◆ **BRIEF**
Every line below that includes "shared" counts toward the total. Report that total alone.

◆ **MATERIAL FOR THIS EXERCISE**
-------------------------

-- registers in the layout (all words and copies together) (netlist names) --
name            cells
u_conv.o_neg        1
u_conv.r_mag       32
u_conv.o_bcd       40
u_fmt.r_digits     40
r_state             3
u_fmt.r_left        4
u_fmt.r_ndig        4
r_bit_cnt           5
==> src/sv/gbs_pkg.sv <==
`default_nettype none

package gbs_pkg;

	// field widths
	localparam int COORD_W = 16;
	localparam int LABEL_W = 8;
	localparam int SLOT_W  = 8;
	localparam int AREA_W  = 32;
	localparam int LIMIT_W = 9;

	// shared multiplier operand and product widths
	localparam int MUL_A_W = AREA_W + 1;
	localparam int MUL_B_W = COORD_W;
	localparam int MUL_P_W = MUL_A_W + MUL_B_W;

	// configuration port
	localparam int CFG_IDX_W  = 2;
	localparam int CFG_DATA_W = LIMIT_W;

	localparam logic [CFG_IDX_W-1:0] CFG_OVERLAP_MODE   = 2'd0;
	localparam logic [CFG_IDX_W-1:0] CFG_IOU_LIMIT      = 2'd1;
	localparam logic [CFG_IDX_W-1:0] CFG_IOS_LIMIT      = 2'd2;
	localparam logic [CFG_IDX_W-1:0] CFG_CLASS_AGNOSTIC = 2'd3;

	localparam logic MODE_IOU = 1'b0;
	localparam logic MODE_IOS = 1'b1;

	localparam logic [LIMIT_W-1:0] IOU_LIMIT_RST = 9'd115;
	localparam logic [LIMIT_W-1:0] IOS_LIMIT_RST = 9'd128;

	localparam int DEF_MAX_KEPT = 256;

	// one row of the kept table
	typedef struct packed {
		logic [AREA_W-1:0]  area;
		logic [LABEL_W-1:0] label;
		logic [COORD_W-1:0] h;
		logic [COORD_W-1:0] w;
		logic [COORD_W-1:0] y;
		logic [COORD_W-1:0] x;
	} kept_entry_t;

endpackage

`default_nettype wire

==> src/sv/gbs_mul.sv <==
`default_nettype none

// shared multiplier, product registered
module gbs_mul
	import gbs_pkg::*;
(
	input  wire logic               clk,
	input  wire logic [MUL_A_W-1:0] a,
	input  wire logic [MUL_B_W-1:0] b,
	output logic      [MUL_P_W-1:0] p_q
);

	always_ff @(posedge clk) begin
		p_q <= MUL_P_W'(a) * MUL_P_W'(b);
	end

endmodule

`default_nettype wire

==> config.mk <==
export PLATFORM = sky130hd
export DESIGN_NAME = gbs_mul
export DESIGN_NICKNAME = d
export VERILOG_FILES = /design/src/sv/gbs_pkg.sv /design/src/sv/gbs_mul.sv
export SDC_FILE = /design/constraint.sdc
export NUM_CORES = 1
export LEC_CHECK = 0
export BUFFER_PORTS_ARGS = -buffer_cell sky130_fd_sc_hd__buf_2
export CAP_MARGIN = 20
export CORE_UTILIZATION = 23
export CTS_BUF_LIST = sky130_fd_sc_hd__clkbuf_16
export DETAILED_ROUTE_END_ITERATION = 12
export PLACE_DENSITY = 0.37
export SYNTH_ARGS = -nofsm -noshare
export SYNTH_HDL_FRONTEND = slang
export SYNTH_SLANG_ARGS = --single-unit
export TNS_END_PERCENT = 30
==> constraint.sdc <==
create_clock -name clk -period 13.94 [get_ports clk]
set_input_delay 2.091 -clock clk [delete_from_list [all_inputs] [get_ports clk]]
set_output_delay 2.091 -clock clk [all_outputs]
set_load 0.1 [all_outputs]
# [Word-level counts from Yosys, hierarchy flattened]
# Index checks and enable logic that the tools add are counted.
[totals] reg_bits=49 latch_bits=0 mem_bits_rw=0 mem_bits_ro=0 output_inout_bits=49 elab_cells=2 memories=0
[classes] add_sub_neg=0 mul=1 div_mod_pow=0 n_lt_le_gt_ge=0 n_eq_ne=0 shift=0 muxes=0 n_bitwise=0 reduce_logical=0
[ops] op="$mul A33 B16 Y49" n=1

# [Longest topological paths before layout]
# Gate-level depths: netlist of the first run.
[logic_depth] ltp_word=1 ltp_mapped=25 depth_no_buf=23

# [Worst setup path before layout of the first run]
# No wires, ideal clock.
[synth_timing] path_type="input port to flip-flop" start="input a[30]" end="register p_q[48]" arrival_time_ns=7.762 slack_ns=6.087 path_stages=24 path_buffers=2 path_cell_list="clkbuf_1 -> nand2_1 -> fa_1 -> inv_1 -> fa_1 -> inv_1 -> fa_1 -> inv_1 -> fa_1 -> fa_1 -> inv_1 -> fa_1 -> inv_1 -> ha_1 -> buf_4 -> nand4_1 -> nor2_1 -> nand3_1 -> or3_1 -> or3_1 -> a31o_1 -> and2_4 -> o211a_1 -> a311oi_1"
[synth_via] elab_chain_cells=1
[synth_rtl] element="start, declared" line_no="gbs_mul.sv:8" rtl="input wire logic [MUL_A_W-1:0] a,"
[synth_rtl] element="$mul A33 B16 Y49" line_no="gbs_mul.sv:14" rtl="p_q <= MUL_P_W'(a) * MUL_P_W'(b);"
[synth_rtl] element="end signal, assigned" line_no="gbs_mul.sv:14"
[synth_rtl] element="end, declared" line_no="gbs_mul.sv:10" rtl="output logic [MUL_P_W-1:0] p_q"
# Every way passes these cells.

# [Worst setup path after layout of the first run]
[layout_timing] start="input b[7]" end="register p_q[48]"
[layout_via] elab_chain_cells=1
[layout_rtl] element="start, declared" line_no="gbs_mul.sv:9" rtl="input wire logic [MUL_B_W-1:0] b,"
[layout_rtl] element="$mul A33 B16 Y49" line_no="gbs_mul.sv:14"
# Every way passes these cells.

==> run_results.csv, run 1 <==
group,metric,value,unit
outcome,outcome,"finished, final reports clean",
die,initial_utilization,23.3,%
placed_design,portBuffers,98,
setup_path,crit_type,"input port to flop",
timing,rsz0062_at_grt,"no",
logic_synthesis,synth_edf_count,0,
clock_network,cts_resized,0,
timing,setup_tns,0,ps
setup_path,crit_path_max_fanout,33,
placed_design,globalplace.congestion,0.794,
clock_network,cts.sinks,49,
clock_network,post_cts_buffers,0,
timing,tightest_slew,1030,ps
placed_design,place_hpwl,42900,µm
logic_synthesis,yosys.area.top_type,"fa_1",
logic_synthesis,ys.flop_type,"dfxtp_1",
die,coreArea,0.0759,mm²
logic_synthesis,synth_compound_area_share,5.68,%
die,die_area,0.0780,mm²
clock_network,hold_buffers,0,
finish,drive_above_1_share,6.13,%
global_routing,grt_usage,14.2,%
timing,hold_violations,0,
worst_hold_path,worstHoldStart,"a[0]",
logic_synthesis,yosysWarnings,0,
logic_synthesis,ys_top_cells_by_count,"inv_1, fa_1, nand2_1",
clock_network,clk_pin_slew,80,ps
logic_synthesis,synth_area,0.0177,mm²
logic_synthesis,yosys-top-cells-area,"fa_1, inv_1, ha_1, and2_1, nand2_1",
logic_synthesis,ys_async_sr_fraction,0,%
logic_synthesis,synth-simple-area-share,17.7,%
setup_path,cp.required,14170,ps
die,die_h,279,µm
flow_run,maxCapViolCount,0,
finish,reg.largest.list,"p_q x49",
finish,largest_reg_flops,49,
routing,routedWlPerCell,17.8,µm
logic_synthesis,synth_top_family_by_area,"adder cells",
timing,slew_headroom,31.1,%
clock_network,tritoncts,"yes",
routing,dr.pass1.iters,5,
logic_synthesis,synthCells,1977,
timing,fmax,0.115,GHz
routing,drt-initial-drc-count,496,
logic_synthesis,syn_area_per_cell,8.94,µm²
timing,setup_violations,0,
clock_network,numCtsBuffers,5,
finish,areaGrowthSynthToFinish,8.78,%
logic_synthesis,synthAdderAreaFrac,57.5,%
worst_hold_path,hold_path_end,"p_q[0]",
logic_synthesis,ys_seq_area_share,5.55,%
logic_synthesis,ys_ff_latch,49,
routing,wl,53700,µm
global_routing,grt-ovfl-total,0,
routing,vias_per_cell,4.27,
timing,period_share,62.4,%
logic_synthesis,syn_nets,2580,
finish,top_register,"p_q",
logic_synthesis,ys_types,59,
routing,drc,0,
global_routing,grt_pass1_wl,84600,µm
timing,finalMaxSlewViolations,0,
logic_synthesis,synth-xor-area-share,2.03,%
global_routing,grt_max_degree,34,
clock_network,cts_root_buf,"clkbuf_16",
routing,vias,12900,
die,ios,99,
setup_path,cp-end-kind,"flop",
timing,period_minus_slack,8700,ps
global_routing,antenna_found_initial,5,
finish,nets,2591,
setup_path,cp.arrival,8930,ps
logic_synthesis,yosysMostFrequentCell,"inv_1",
setup_path,start_kind,"input port",
routing,drtAntennaViolNets,0,
logic_synthesis,synth_top_cell_area_share,48.9,%
clock_network,htreeDepth,2,
worst_hold_path,hold_class,"input port to flop",
global_routing,grt_pass1_vias,14500,
die,rows,101,
logic_synthesis,synth_mux_area_share,0,%
die,die_x,279,µm
worst_hold_path,holdPathStages,2,
clock_network,max-clock-path-buffers,2,
==> logic make-up (layout without fill, tap and decap cells) <==
logic type | Yosys count | in the layout
fa+ha+maj | 553 | 553
simple gates | 644 | 644
buf+inv | 539 | 551
compound gates | 151 | 151
xor+xnor | 41 | 41
flops | 49 | 49
other cells | 0 | 1
==> layer usage <==
layer | global-route usage (%) | wire length (µm) | vias to the layer above
met3 | 1.18 | 1340 | 40
met5 | 0 | 0 | -
li1 | - | - | 5799
met1 | 18.5 | 23900 | 6823
met2 | 25.9 | 27800 | 220
met4 | 2.20 | 699 | 0
==> placed cells by master (no fill, tap or decap), types with 7 or more instances in the layout <==
| master | count |
|---|---|
| a21o_1 | 14 |
| a21oi_1 | 56 |
| a31oi_1 | 7 |
| and2_1 | 229 |
| buf_2 | 98 |
| dfxtp_1 | 49 |
| fa_1 | 432 |
| ha_1 | 121 |
| inv_1 | 445 |
| nand2_1 | 329 |
| nand3_1 | 14 |
| nand4_1 | 8 |
| nor2_1 | 29 |
| nor2b_1 | 8 |
| o21ai_0 | 24 |
| xnor2_1 | 25 |
| xor2_1 | 16 |
==> worst max-delay path: stages <==
cell and delay, ps:
buf_2 750, nand2_1 180, fa_1 570, inv_1 50, fa_1 480, fa_1 600
fa_1 440, fa_1 500, inv_1 50, fa_1 470, inv_1 40, ha_1 360
a21oi_1 310, o21ai_0 220, or4_1 520, a211oi_2 260, or3_1 260, a31o_1 220
and2_4 180, o21ai_1 90, a311oi_1 260
==> final cells by class <==
cell class	instances	area (µm²)
well taps	1030	1290
multi-input cells	1389	14600
clock inverters	3	18.8
clock buffers	5	125
fillers	8339	56700
repair buffers	99	498
flip-flops and latches	49	981
inverters	444	1670
diodes	1	2.50
==> worst max path at each step <==
| stage | start | to | depth (start not counted) | slack, ps |
|---|---|---|---|---|
| 5_1_grt | b[7] | p_q[48] | 21 | 4800 |
| 4_1_cts | b[7] | p_q[48] | 21 | 5220 |
| 2_1_floorplan | a[30] | p_q[48] | 24 | 6090 |
| 6_report | b[7] | p_q[48] | 21 | 5240 |
| 3_5_place_dp | b[7] | p_q[48] | 21 | 4870 |
| 3_3_place_gp | b[7] | p_q[41] | 23 | 4930 |
==> metrics by stage <==
stage / std cells / hold WS, ps / area, µm² / util (%) / worst slack (ps)
2_1_floorplan: 1977 / 2210 / 17700 / - / 6090
3_3_place_gp: 3011 / 2610 / 19100 / 25.1 / 4930
3_5_place_dp: 3011 / 2610 / 19100 / 25.1 / 4870
4_1_cts: 3019 / 2260 / 19200 / 25.3 / 5220
5_1_grt: 3020 / 2250 / 19200 / 25.3 / 4800
6_report: 3020 / 2260 / 19200 / 25.3 / 5240
Power of run 1 is not shown: default switching activity piles up to over one toggle a cycle in this logic, so the estimate is an artifact.
==> run 2, diff against run 1 <==
--- a/config.mk
+++ b/config.mk
@@ -10,7 +10,7 @@
 export CORE_UTILIZATION = 23
 export CTS_BUF_LIST = sky130_fd_sc_hd__clkbuf_16
 export DETAILED_ROUTE_END_ITERATION = 12
-export PLACE_DENSITY = 0.37
+export PLACE_DENSITY = 0.38
 export SYNTH_ARGS = -nofsm -noshare
 export SYNTH_HDL_FRONTEND = slang
 export SYNTH_SLANG_ARGS = --single-unit
==> constraint.sdc (replaced) <==
create_clock -name clk -period 7.15 [get_ports clk]
set_input_delay 1.0725 -clock clk [delete_from_list [all_inputs] [get_ports clk]]
set_output_delay 1.0725 -clock clk [all_outputs]
set_load 0.1 [all_outputs]
==> run 2 against run 1 <==
  * Design area is 10% higher
  * Die area stayed put
  * Sequential share of layout area is 0.48 points lower
  * Routed wire length is 1.3% higher
  * Critical path depth is 1 higher
  * Non-clock buffer count is 227 higher
  * Critical endpoint unchanged
  * Largest cell class unchanged
==> run_results.csv, run 2 (same netlist as run 1, synthesis figures left out) <==
group,metric,value,unit
outcome,outcome,"finished, final reports clean",
setup_path,cp.arrival,7160,ps
timing,hold_violations,0,
routing,routedWlPerCell,16.8,µm
worst_hold_path,worstHoldStart,"a[0]",
routing,drc,0,
clock_network,cts_root_buf,"clkbuf_16",
timing,fmax,0.144,GHz
routing,vias_per_cell,4.15,
setup_path,crit_path_max_fanout,10,
placed_design,post_dp_cell_area,0.0209,mm²
finish,reg.largest.list,"p_q x49",
placed_design,portBuffers,98,
finish,largest_reg_flops,49,
timing,rsz0062_at_grt,"no",
setup_path,cp.required,7380,ps
die,coreArea,0.0759,mm²
global_routing,grt_usage,14.4,%
die,initial_utilization,23.3,%
finish,drive_above_1_share,16.2,%
setup_path,start_kind,"input port",
timing,period_share,97.0,%
routing,dr.pass1.iters,4,
global_routing,antenna_found_initial,3,
clock_network,clk_pin_slew,80,ps
worst_hold_path,hold_path_end,"p_q[0]",
die,die_h,279,µm
timing,finalMaxSlewViolations,0,
die,die_x,279,µm
finish,areaGrowthSynthToFinish,20.1,%
setup_path,cp-end-kind,"flop",
finish,final_cell_mix,"inv_1, fa_1, nand2_1",
finish,fillCellCount,8224,
clock_network,numCtsBuffers,5,
setup_path,crit_type,"input port to flop",
placed_design,place_hpwl,48100,µm
worst_hold_path,hold_class,"input port to flop",
timing,period_minus_slack,6930,ps
timing,setup_violations,0,
worst_hold_path,holdPathStages,2,
clock_network,cts.sinks,49,
finish,mostFrequentLayoutCell,"inv_1",
flow_run,maxCapViolCount,0,
global_routing,grt_pass1_wl,86800,µm
routing,wl,54500,µm
placed_design,globalplace.congestion,0.789,
routing,vias,13500,
clock_network,hold_buffers,0,
finish,top_register,"p_q",
finish,nets,2818,
clock_network,max-clock-path-buffers,2,
clock_network,htreeDepth,2,
die,rows,101,
global_routing,grt_pass1_vias,15400,
routing,drtAntennaViolNets,0,
die,ios,99,
timing,slew_headroom,48.5,%
global_routing,grt_max_degree,34,
finish,fin_area,0.0212,mm²
clock_network,tritoncts,"yes",
global_routing,grt-ovfl-total,0,
timing,setup_slack,216,ps
timing,tightest_slew,773,ps
die,die_area,0.0780,mm²
placed_design,pre_cts_ws,-460,ps
routing,drt-initial-drc-count,448,
-- run 2: cell types whose count changed in the layout (fill, tap and decap cells not counted), sizes merged --
cell and change:
buf +218, clkbuf +9, diode +1
-- run 2: layout make-up --
type	instances	area, µm²	area share, %
Inverter	444	1670	7.85
Antenna cell	2	5.00	0.0236
Tap cell	1030	1290	6.07
Multi-Input combinational cell	1389	14700	69.3
Clock buffer	5	125	0.590
Clock inverter	3	18.8	0.0884
Timing Repair Buffer	326	2430	11.5
Sequential cell	49	981	4.62
-- run 2: stage by stage --
step | utilization (%) | TNS, ps | hold slack (ps) | std cells
CTS | 27.7 | 0 | 1190 | 3243
finish | 27.9 | 0 | 1210 | 3248
global placement | 27.5 | -3940 | 1540 | 3235
floorplan | - | 0 | 1190 | 1977
detailed placement | 27.5 | -4380 | 1540 | 3235
global route | 27.9 | 0 | 1210 | 3246
-- run 2: timing repair --
action,in CTS,in global routing
pin swaps,0,9
gates resized for setup,3,47
gates cloned,0,1
buffers inserted,0,2
setup endpoints to repair,5,15
-- run 2: critical path, stage by stage --
cell	delay, ps
clkbuf_4	220
buf_4	200
nand2_1	100
fa_1	560
inv_1	60
fa_1	550
fa_1	440
fa_1	490
fa_1	490
inv_1	50
fa_1	470
inv_1	50
ha_2	380
nand4_1	190
o211ai_2	120
a21oi_1	100
or3_1	350
or3_4	400
a31o_1	270
and2_4	150
o211a_1	220
a311oi_1	230
-- run 2: how the worst max path moves through the flow --
stage,startpoint,to,slack (ps),cells past startpoint
after floorplan,a[30],p_q[48],320,24
after global placement,b[3],p_q[35],-430,23
after detailed placement,b[3],p_q[35],-460,22
after CTS,b[1],p_q[48],6,22
after global routing,a[11],p_q[48],2,22
final,a[11],p_q[48],220,22
-- run 2: layer usage --
metal	up-vias	global-route usage [%]	routed length (µm)
met4	0	2.59	843
met2	207	25.7	27400
met1	6978	18.8	24700
li1	6257	-	-
met5	-	0	0
met3	41	1.56	1460
Power of run 2 is left out for the same reason.
===== src/rtl/core/mkde_emit.sv =====
// Emitter: steps the folded word once per output byte into the result register.
module mkde_emit
    import mkde_pkg::*;
(
    input  logic clk,
    input  logic rst_n,
    input  fin_t fin,
    output logic busy,
    output logic rsp_valid,
    input  logic rsp_stall,
    output rsp_t rsp_data
);

    logic [31:0]      word_reg, word_next;
    logic [LEN_W-1:0] idx_reg, idx_next;
    logic [LEN_W-1:0] len_reg, len_next;
    logic             add7_reg, add7_next;
    logic             active_reg, active_next;
    logic             valid_reg, valid_next;
    rsp_t             out_reg, out_next;

    logic             load;
    logic [LEN_W-1:0] idx_inc;
    logic [31:0]      prod;
    logic [31:0]      step_add;

    assign load     = active_reg && (!valid_reg || !rsp_stall);
    assign idx_inc  = idx_reg + LEN_W'(1);
    assign prod     = word_reg * MURMUR_MUL;
    assign step_add = {{(32-LEN_W){1'b0}}, idx_reg} + (add7_reg ? DERIVE_ADD : 32'd0);

    always_comb
    begin
        word_next   = word_reg;
        idx_next    = idx_reg;
        len_next    = len_reg;
        add7_next   = add7_reg;
        active_next = active_reg;
        valid_next  = valid_reg && rsp_stall;
        out_next    = out_reg;
        if (fin.start)
        begin
            word_next   = fin.word;
            idx_next    = '0;
            len_next    = fin.len;
            add7_next   = fin.add7;
            active_next = (fin.len != '0);
        end
        else if (load)
        begin
            out_next.out_byte  = 8'(word_reg >> {idx_reg[1:0], 3'b000});
            out_next.out_index = idx_reg[IDX_W-1:0];
            out_next.last      = (idx_inc == len_reg);
            valid_next         = 1'b1;
            word_next          = prod ^ ((word_reg >> 13) + step_add);
            idx_next           = idx_inc;
            active_next        = (idx_inc != len_reg);
        end
    end

    always_ff @(posedge clk or negedge rst_n)
    begin
        if (!rst_n)
        begin
            active_reg <= 1'b0;
            valid_reg  <= 1'b0;
        end
        else
        begin
            active_reg <= active_next;
            valid_reg  <= valid_next;
        end
    end

    always_ff @(posedge clk)
    begin
        word_reg <= word_next;
        idx_reg  <= idx_next;
        len_reg  <= len_next;
        add7_reg <= add7_next;
        out_reg  <= out_next;
    end

    assign busy      = active_reg;
    assign rsp_valid = valid_reg;
    assign rsp_data  = out_reg;

endmodule


===== src/rtl/core/mixing_key_derivation_engine.sv =====
// Top level of the mixing key derivation engine: configuration and channel glue.
//
//   channel | signals                           | direction
//   --------+-----------------------------------+----------
//   request | req_valid, req_stall, req_data    | in
//   result  | rsp_valid, rsp_stall, rsp_data    | out
//   config  | cfg_valid, cfg_ready, cfg_index,  | in
//           | cfg_data                          |
//
// Key and context requests are taken one per cycle; each updates the word in that cycle.
// A finish request starts a run of up to 32 result bytes, one per unstalled cycle from
// the emitter, which steps its own word copy, so absorbs may continue during a run.
// A finish request is stalled while a previous run is still being emitted.
// Reset restores the initial word, clears both counts and loads default configuration.
module mixing_key_derivation_engine
    import mkde_pkg::*;
(
    input  logic       clk,
    input  logic       rst_n,
    input  logic       req_valid,
    output logic       req_stall,
    input  req_t       req_data,
    output logic       rsp_valid,
    input  logic       rsp_stall,
    output rsp_t       rsp_data,
    input  logic       cfg_valid,
    output logic       cfg_ready,
    input  logic [1:0] cfg_index,
    input  logic [5:0] cfg_data
);

    logic [LEN_W-1:0] output_length_reg, output_length_next;
    logic             derive_mode_reg, derive_mode_next;
    logic             busy;
    logic             take;
    fin_t             fin;

    assign cfg_ready = 1'b1;
    assign req_stall = busy && (req_data.func == FUNC_FINISH);
    assign take      = req_valid && !req_stall;

    always_comb
    begin
        output_length_next = output_length_reg;
        derive_mode_next   = derive_mode_reg;
        if (cfg_valid)
        begin
            unique case (cfg_index)
                CFG_OUTPUT_LENGTH: output_length_next = cfg_data[LEN_W-1:0];
                CFG_DERIVE_MODE:   derive_mode_next   = cfg_data[0];
                default:
                begin
                end
            endcase
        end
    end

    always_ff @(posedge clk or negedge rst_n)
    begin
        if (!rst_n)
        begin
            output_length_reg <= OUTPUT_LENGTH_RESET;
            derive_mode_reg   <= 1'b1;
        end
        else
        begin
            output_length_reg <= output_length_next;
            derive_mode_reg   <= derive_mode_next;
        end
    end

    mkde_absorb u_absorb (
        .clk           (clk),
        .rst_n         (rst_n),
        .take          (take),
        .req           (req_data),
        .output_length (output_length_reg),
        .derive_mode   (derive_mode_reg),
        .fin           (fin)
    );

    mkde_emit u_emit (
        .clk       (clk),
        .rst_n     (rst_n),
        .fin       (fin),
        .busy      (busy),
        .rsp_valid (rsp_valid),
        .rsp_stall (rsp_stall),
        .rsp_data  (rsp_data)
    );

endmodule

-------------------------

◆ **ANSWER TO THE PROBLEM**
2